Go to the line that contains "power_frac_comb 0.277 \" and transcribe from there to the end of the entries, that line and the last one included.

━━━━━ Raw data ━━━━━

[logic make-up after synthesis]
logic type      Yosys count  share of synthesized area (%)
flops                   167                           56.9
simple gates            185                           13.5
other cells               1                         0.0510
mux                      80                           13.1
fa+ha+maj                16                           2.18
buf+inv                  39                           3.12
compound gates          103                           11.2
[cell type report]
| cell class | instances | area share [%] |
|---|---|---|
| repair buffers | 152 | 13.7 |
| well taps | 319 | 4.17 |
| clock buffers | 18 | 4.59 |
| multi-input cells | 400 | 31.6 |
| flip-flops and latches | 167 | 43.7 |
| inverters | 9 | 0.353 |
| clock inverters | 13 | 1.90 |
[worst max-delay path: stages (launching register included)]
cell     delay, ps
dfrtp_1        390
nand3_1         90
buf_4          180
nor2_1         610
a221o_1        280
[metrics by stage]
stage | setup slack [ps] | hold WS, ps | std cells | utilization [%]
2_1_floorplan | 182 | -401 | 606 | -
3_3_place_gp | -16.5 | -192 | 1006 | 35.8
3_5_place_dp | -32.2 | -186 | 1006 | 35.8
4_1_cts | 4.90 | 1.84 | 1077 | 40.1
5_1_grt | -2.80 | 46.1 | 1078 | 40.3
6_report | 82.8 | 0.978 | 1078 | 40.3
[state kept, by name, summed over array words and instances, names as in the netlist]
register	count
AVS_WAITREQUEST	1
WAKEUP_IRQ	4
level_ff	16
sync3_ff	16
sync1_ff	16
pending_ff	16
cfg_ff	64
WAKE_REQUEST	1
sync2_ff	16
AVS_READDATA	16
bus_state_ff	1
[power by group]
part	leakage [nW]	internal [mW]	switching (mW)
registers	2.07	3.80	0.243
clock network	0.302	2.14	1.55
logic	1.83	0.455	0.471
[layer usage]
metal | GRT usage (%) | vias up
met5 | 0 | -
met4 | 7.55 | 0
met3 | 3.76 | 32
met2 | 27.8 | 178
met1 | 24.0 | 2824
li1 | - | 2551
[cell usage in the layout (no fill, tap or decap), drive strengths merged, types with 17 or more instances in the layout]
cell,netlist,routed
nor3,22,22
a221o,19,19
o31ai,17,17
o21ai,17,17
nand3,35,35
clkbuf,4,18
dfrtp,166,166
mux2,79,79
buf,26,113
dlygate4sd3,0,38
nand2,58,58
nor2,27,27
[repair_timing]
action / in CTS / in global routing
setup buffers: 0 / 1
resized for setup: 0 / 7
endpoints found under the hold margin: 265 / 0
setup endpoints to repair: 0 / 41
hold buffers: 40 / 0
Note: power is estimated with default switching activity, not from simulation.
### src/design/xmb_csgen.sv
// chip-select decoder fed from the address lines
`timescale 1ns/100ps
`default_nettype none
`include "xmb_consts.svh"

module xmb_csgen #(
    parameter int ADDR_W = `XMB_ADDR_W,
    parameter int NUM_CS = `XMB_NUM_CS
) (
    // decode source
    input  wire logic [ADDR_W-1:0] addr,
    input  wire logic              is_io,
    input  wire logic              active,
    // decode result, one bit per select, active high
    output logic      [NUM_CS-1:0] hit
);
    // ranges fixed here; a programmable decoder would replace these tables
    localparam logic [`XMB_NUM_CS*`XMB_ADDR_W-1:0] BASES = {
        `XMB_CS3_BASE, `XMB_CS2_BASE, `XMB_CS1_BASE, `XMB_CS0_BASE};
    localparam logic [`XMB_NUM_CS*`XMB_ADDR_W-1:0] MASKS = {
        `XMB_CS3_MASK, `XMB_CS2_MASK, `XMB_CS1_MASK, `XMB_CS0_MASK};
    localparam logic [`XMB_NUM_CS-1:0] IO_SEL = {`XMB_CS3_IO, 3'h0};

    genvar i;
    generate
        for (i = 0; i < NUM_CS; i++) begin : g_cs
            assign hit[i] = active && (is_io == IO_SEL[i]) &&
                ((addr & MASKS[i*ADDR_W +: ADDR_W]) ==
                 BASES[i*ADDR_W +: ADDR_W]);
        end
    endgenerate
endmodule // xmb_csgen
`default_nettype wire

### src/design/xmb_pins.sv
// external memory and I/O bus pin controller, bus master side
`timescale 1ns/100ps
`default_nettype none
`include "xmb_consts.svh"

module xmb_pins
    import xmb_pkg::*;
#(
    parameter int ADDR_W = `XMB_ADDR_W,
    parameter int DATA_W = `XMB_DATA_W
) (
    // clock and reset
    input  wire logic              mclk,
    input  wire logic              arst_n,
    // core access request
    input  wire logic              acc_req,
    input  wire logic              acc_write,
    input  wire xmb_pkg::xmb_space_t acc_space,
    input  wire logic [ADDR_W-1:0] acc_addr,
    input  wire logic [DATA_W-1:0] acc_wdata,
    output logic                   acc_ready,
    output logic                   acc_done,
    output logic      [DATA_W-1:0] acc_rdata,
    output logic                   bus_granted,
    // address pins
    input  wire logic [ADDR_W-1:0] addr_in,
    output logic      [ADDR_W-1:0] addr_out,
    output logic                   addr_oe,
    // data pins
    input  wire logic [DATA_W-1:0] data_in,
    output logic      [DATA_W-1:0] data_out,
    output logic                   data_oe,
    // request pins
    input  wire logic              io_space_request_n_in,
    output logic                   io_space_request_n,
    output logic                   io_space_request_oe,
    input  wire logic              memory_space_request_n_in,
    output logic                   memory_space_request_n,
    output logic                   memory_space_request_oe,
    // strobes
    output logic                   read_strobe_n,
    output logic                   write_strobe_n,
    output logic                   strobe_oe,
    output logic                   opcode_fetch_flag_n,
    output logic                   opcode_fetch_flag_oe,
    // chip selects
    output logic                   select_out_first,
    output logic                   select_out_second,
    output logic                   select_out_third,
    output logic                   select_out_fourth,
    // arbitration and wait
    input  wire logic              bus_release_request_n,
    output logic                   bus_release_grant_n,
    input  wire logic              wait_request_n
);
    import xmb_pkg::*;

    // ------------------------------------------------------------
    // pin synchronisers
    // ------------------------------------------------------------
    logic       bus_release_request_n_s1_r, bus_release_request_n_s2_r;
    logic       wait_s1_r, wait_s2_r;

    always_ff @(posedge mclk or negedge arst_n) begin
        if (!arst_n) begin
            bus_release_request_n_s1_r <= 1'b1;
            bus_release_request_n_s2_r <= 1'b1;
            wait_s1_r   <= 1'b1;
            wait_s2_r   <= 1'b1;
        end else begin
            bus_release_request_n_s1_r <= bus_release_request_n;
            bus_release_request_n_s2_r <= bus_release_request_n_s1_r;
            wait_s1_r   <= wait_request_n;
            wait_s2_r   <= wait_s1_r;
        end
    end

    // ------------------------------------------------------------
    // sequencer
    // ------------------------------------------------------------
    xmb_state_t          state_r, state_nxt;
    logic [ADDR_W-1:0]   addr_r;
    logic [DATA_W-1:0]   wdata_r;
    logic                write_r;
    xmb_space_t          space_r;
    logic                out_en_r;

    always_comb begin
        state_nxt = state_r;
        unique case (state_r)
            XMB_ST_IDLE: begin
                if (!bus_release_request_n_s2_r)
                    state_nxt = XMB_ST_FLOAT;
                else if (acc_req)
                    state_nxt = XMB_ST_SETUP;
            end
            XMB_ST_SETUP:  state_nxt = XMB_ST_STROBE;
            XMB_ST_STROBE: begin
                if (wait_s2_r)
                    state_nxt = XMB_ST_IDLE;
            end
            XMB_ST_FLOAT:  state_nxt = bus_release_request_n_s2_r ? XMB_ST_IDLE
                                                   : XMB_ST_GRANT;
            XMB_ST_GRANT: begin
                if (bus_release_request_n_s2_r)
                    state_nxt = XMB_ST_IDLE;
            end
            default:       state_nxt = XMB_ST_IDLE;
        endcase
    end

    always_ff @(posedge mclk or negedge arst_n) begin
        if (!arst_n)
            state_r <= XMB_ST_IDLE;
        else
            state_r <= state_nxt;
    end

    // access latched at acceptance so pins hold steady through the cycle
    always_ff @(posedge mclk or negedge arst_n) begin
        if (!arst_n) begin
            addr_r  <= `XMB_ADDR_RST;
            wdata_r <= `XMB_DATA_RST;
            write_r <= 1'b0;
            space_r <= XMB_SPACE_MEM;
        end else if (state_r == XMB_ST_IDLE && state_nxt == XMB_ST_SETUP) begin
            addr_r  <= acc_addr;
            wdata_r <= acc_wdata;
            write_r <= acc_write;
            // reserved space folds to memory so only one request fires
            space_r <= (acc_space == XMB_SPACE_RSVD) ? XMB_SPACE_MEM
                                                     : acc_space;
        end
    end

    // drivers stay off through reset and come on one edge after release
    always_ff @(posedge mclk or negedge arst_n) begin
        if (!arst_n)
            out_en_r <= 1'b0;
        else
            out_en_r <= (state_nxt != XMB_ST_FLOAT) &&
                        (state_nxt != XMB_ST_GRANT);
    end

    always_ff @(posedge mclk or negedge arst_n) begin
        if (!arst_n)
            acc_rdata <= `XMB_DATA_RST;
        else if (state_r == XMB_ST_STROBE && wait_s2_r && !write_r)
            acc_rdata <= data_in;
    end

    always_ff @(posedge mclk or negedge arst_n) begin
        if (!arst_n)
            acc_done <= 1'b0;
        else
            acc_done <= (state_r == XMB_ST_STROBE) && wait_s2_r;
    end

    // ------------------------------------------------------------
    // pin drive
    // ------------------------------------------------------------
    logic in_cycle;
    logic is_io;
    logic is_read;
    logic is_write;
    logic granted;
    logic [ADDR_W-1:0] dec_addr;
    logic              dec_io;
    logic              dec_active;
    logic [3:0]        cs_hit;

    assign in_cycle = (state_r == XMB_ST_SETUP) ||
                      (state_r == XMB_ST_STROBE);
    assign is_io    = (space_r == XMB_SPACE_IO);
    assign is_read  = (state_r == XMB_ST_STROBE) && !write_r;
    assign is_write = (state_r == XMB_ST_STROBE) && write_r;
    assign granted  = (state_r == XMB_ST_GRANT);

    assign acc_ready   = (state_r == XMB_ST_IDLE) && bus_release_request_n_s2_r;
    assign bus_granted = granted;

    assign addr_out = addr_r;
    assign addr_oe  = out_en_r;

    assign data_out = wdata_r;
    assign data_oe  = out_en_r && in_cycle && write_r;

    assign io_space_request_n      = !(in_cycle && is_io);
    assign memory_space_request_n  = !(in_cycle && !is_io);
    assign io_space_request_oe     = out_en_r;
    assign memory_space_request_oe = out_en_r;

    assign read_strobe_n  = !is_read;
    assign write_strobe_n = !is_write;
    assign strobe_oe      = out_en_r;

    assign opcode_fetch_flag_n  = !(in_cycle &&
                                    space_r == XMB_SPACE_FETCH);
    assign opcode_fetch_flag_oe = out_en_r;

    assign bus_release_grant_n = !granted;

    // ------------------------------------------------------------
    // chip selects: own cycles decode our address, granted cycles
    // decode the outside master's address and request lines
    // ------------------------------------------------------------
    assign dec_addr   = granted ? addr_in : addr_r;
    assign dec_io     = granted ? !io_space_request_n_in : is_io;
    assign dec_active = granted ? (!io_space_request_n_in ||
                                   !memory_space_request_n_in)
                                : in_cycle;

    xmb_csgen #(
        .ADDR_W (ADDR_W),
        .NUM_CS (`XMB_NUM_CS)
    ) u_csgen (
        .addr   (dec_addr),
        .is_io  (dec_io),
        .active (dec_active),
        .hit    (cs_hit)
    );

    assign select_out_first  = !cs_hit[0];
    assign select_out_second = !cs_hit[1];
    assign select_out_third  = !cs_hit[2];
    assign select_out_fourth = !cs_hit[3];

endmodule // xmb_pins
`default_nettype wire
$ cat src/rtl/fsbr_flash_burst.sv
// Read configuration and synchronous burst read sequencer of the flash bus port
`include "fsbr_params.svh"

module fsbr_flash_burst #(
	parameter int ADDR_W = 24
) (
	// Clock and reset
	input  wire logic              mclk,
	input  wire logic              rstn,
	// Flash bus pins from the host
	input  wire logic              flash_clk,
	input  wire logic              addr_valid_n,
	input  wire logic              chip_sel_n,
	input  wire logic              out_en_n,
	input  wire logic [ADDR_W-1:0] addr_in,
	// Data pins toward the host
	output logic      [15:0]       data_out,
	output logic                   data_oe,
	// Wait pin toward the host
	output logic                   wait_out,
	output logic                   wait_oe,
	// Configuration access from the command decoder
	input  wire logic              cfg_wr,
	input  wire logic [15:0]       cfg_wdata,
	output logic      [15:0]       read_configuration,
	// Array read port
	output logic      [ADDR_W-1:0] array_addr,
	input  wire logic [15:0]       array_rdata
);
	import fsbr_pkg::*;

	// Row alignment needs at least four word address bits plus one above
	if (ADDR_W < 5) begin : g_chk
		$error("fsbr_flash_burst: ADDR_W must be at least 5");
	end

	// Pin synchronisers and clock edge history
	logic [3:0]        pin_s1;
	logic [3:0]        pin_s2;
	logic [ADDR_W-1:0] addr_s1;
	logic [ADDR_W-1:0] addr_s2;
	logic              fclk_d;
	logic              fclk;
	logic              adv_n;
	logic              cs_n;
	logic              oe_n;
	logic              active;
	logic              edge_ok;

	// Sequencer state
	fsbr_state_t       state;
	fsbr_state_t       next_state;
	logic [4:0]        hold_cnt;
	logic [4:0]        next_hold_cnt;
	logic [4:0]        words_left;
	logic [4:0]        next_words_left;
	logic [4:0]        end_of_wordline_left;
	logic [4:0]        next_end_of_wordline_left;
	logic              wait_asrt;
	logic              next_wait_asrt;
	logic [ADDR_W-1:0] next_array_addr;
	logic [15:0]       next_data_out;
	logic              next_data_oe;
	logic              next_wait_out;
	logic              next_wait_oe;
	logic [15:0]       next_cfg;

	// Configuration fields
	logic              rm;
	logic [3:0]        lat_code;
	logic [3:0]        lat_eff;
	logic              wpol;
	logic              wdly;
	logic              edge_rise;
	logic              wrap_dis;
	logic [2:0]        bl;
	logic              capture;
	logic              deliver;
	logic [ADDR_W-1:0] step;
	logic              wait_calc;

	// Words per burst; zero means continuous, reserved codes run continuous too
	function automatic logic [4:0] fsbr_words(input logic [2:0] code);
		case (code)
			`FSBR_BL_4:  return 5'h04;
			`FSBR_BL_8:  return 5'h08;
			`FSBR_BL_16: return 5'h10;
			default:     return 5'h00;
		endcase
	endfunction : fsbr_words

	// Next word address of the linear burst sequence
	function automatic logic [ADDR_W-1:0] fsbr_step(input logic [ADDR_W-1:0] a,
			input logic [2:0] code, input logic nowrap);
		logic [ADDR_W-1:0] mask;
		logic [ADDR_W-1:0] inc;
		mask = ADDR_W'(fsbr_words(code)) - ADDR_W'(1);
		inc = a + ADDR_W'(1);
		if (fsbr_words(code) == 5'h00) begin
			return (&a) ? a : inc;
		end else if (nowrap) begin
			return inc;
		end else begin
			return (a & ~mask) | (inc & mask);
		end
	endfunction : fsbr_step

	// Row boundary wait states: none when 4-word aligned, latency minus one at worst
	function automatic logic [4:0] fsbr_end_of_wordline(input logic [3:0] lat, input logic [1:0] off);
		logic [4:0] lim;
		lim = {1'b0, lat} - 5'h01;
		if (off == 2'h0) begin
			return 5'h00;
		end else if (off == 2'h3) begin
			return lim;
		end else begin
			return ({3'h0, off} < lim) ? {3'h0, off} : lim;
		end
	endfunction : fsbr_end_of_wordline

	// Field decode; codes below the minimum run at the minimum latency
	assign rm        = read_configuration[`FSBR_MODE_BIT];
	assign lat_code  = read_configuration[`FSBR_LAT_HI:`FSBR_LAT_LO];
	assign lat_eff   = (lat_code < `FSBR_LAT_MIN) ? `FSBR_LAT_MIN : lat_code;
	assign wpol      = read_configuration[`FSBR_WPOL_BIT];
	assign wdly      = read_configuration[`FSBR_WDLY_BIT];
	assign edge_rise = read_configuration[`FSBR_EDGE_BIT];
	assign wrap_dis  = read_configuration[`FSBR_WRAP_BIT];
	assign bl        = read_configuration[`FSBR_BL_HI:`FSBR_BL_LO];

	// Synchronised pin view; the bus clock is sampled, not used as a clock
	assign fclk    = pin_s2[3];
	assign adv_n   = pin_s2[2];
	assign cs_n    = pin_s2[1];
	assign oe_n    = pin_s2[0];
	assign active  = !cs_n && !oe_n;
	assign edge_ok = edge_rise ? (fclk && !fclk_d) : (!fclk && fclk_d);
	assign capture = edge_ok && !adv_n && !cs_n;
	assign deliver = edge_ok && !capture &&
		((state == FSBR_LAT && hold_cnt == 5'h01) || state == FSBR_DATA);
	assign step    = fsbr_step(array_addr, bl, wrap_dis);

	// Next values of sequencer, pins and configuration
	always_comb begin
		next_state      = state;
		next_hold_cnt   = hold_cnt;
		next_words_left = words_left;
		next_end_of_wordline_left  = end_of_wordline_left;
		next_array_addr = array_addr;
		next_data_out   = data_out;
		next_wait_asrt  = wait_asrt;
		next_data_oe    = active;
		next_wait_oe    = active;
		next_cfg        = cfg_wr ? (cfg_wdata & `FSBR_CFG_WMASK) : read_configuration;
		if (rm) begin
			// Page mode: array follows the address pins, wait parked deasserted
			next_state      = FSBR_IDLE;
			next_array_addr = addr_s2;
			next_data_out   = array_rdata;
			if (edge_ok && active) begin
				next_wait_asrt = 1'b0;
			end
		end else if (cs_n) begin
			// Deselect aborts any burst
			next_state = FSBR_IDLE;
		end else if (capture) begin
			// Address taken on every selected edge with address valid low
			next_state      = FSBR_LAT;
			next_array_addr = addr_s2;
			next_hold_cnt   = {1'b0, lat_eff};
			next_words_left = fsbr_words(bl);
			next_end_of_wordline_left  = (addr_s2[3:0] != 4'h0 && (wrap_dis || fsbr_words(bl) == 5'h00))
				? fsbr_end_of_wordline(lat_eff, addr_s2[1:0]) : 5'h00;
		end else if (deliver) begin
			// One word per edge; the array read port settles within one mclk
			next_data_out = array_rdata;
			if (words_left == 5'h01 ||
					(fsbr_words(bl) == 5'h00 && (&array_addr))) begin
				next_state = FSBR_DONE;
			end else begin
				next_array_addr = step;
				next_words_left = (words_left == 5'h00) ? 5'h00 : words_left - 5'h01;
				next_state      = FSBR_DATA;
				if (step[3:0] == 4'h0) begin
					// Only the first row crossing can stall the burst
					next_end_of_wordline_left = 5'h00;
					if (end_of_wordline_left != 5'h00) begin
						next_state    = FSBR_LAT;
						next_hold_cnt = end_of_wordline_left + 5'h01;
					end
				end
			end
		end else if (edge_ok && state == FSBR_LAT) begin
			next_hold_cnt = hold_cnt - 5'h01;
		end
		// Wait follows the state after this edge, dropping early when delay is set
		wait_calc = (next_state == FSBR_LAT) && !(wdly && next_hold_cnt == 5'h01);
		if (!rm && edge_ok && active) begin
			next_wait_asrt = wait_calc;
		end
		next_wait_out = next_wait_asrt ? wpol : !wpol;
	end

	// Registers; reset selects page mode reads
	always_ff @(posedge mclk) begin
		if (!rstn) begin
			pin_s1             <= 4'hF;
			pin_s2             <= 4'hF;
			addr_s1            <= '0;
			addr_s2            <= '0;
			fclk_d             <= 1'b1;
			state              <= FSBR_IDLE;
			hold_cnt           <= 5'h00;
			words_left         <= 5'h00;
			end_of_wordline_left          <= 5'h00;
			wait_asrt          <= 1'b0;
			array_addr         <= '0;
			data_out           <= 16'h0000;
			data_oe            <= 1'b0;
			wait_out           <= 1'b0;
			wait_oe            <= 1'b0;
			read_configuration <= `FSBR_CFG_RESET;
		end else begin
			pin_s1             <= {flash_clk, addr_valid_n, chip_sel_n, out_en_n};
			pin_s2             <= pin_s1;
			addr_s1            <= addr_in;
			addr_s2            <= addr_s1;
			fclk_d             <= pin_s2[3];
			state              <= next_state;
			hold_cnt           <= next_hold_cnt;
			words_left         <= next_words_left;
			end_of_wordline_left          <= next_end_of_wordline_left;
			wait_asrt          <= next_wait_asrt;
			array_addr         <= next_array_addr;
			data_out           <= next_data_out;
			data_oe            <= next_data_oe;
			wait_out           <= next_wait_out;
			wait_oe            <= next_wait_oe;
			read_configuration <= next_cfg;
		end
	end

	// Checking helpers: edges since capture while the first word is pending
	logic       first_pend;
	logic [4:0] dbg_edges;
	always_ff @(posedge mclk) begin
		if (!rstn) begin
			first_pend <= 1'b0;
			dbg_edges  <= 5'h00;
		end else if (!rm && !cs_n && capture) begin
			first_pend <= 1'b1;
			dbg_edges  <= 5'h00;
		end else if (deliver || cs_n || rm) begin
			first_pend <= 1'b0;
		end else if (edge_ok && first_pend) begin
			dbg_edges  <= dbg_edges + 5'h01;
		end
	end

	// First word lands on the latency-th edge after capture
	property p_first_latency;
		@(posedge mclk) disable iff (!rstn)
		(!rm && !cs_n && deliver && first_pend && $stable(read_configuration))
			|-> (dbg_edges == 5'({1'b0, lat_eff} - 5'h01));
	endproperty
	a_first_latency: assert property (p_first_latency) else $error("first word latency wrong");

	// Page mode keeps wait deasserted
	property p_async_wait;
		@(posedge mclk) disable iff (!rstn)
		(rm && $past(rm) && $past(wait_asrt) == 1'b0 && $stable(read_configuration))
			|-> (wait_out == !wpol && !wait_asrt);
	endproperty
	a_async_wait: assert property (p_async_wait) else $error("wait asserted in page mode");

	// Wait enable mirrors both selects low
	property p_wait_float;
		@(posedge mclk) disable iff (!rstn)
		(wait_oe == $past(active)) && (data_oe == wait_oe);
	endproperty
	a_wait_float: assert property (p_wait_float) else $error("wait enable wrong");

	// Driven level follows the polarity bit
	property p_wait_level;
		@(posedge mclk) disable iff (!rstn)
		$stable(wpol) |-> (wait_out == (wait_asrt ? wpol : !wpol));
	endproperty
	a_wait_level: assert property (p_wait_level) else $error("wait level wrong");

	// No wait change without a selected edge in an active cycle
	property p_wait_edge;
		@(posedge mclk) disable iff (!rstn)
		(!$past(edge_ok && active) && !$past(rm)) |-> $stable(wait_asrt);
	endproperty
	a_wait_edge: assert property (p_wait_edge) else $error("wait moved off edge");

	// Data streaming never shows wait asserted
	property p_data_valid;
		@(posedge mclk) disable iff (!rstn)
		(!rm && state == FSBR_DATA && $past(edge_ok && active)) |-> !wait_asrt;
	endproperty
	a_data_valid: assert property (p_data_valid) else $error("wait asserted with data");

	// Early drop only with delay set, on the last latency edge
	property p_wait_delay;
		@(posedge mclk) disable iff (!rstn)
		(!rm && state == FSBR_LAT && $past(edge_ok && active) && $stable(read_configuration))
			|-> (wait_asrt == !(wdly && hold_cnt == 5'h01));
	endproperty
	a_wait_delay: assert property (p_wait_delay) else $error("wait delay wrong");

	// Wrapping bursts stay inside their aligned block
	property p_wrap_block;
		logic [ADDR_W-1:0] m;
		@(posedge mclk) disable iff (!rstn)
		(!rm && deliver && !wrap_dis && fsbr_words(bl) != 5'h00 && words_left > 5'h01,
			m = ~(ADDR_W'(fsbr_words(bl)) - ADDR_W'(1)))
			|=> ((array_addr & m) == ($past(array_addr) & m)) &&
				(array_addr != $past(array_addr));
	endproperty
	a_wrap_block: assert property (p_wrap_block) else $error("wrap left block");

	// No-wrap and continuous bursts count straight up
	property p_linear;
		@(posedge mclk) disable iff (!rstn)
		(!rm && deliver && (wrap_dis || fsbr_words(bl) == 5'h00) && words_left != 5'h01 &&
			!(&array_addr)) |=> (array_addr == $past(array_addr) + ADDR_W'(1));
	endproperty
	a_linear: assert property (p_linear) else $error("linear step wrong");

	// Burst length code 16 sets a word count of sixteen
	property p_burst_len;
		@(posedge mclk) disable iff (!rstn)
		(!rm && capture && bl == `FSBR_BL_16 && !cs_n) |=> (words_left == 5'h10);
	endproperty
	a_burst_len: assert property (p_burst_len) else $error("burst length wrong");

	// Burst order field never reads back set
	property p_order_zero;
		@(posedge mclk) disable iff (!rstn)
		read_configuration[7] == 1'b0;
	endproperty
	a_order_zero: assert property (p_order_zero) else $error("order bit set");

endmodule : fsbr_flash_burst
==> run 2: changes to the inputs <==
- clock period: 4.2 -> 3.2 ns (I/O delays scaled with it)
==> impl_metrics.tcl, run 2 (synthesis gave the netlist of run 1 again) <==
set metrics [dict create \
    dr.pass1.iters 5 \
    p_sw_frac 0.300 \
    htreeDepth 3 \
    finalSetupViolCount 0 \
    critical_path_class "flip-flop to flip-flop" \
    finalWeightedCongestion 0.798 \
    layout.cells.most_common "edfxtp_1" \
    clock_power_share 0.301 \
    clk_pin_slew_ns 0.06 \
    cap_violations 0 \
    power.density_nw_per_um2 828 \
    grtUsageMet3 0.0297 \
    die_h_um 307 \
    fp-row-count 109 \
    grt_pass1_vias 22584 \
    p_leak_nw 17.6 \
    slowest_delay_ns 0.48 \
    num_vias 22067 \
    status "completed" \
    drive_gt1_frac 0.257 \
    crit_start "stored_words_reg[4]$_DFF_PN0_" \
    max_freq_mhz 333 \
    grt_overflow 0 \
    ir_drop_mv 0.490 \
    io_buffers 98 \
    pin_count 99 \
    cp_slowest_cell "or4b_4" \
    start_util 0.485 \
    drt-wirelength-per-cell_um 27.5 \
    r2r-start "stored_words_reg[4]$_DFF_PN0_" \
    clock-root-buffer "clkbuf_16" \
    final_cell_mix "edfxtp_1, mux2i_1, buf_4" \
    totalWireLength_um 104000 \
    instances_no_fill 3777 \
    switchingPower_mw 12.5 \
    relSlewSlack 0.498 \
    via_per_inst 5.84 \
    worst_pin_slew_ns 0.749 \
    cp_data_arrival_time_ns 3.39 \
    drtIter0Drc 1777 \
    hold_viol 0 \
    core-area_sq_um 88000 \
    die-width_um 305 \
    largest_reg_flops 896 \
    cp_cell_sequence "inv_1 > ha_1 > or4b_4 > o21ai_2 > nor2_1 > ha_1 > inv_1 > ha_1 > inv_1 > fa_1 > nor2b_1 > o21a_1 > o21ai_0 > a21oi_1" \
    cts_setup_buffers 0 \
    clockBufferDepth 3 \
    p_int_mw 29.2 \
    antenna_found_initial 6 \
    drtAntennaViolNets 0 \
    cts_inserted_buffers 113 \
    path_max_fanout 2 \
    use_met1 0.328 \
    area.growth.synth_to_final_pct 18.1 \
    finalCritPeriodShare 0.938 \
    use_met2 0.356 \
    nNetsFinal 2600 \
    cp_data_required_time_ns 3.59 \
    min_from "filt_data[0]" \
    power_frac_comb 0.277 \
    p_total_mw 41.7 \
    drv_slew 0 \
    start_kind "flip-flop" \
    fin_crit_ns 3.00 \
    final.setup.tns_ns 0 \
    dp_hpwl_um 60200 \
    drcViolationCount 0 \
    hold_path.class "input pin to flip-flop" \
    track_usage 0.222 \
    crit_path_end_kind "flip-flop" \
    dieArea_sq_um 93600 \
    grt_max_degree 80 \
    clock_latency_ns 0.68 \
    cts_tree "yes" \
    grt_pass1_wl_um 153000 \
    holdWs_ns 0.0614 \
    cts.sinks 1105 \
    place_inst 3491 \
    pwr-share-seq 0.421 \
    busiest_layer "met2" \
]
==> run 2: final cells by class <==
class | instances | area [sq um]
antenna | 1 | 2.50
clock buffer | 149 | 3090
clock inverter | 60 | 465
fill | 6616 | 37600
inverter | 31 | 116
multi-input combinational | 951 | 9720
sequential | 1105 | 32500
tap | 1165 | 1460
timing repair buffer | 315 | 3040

━━━━━

# Answer to the exercise
    power_frac_comb 0.277 \
    p_total_mw 41.7 \
    drv_slew 0 \
    start_kind "flip-flop" \
    fin_crit_ns 3.00 \
    final.setup.tns_ns 0 \
    dp_hpwl_um 60200 \
    drcViolationCount 0 \
    hold_path.class "input pin to flip-flop" \
    track_usage 0.222 \
    crit_path_end_kind "flip-flop" \
    dieArea_sq_um 93600 \
    grt_max_degree 80 \
    clock_latency_ns 0.68 \
    cts_tree "yes" \
    grt_pass1_wl_um 153000 \
    holdWs_ns 0.0614 \
    cts.sinks 1105 \
    place_inst 3491 \
    pwr-share-seq 0.421 \
    busiest_layer "met2" \
]
==> run 2: final cells by class <==
class | instances | area [sq um]
antenna | 1 | 2.50
clock buffer | 149 | 3090
clock inverter | 60 | 465
fill | 6616 | 37600
inverter | 31 | 116
multi-input combinational | 951 | 9720
sequential | 1105 | 32500
tap | 1165 | 1460
timing repair buffer | 315 | 3040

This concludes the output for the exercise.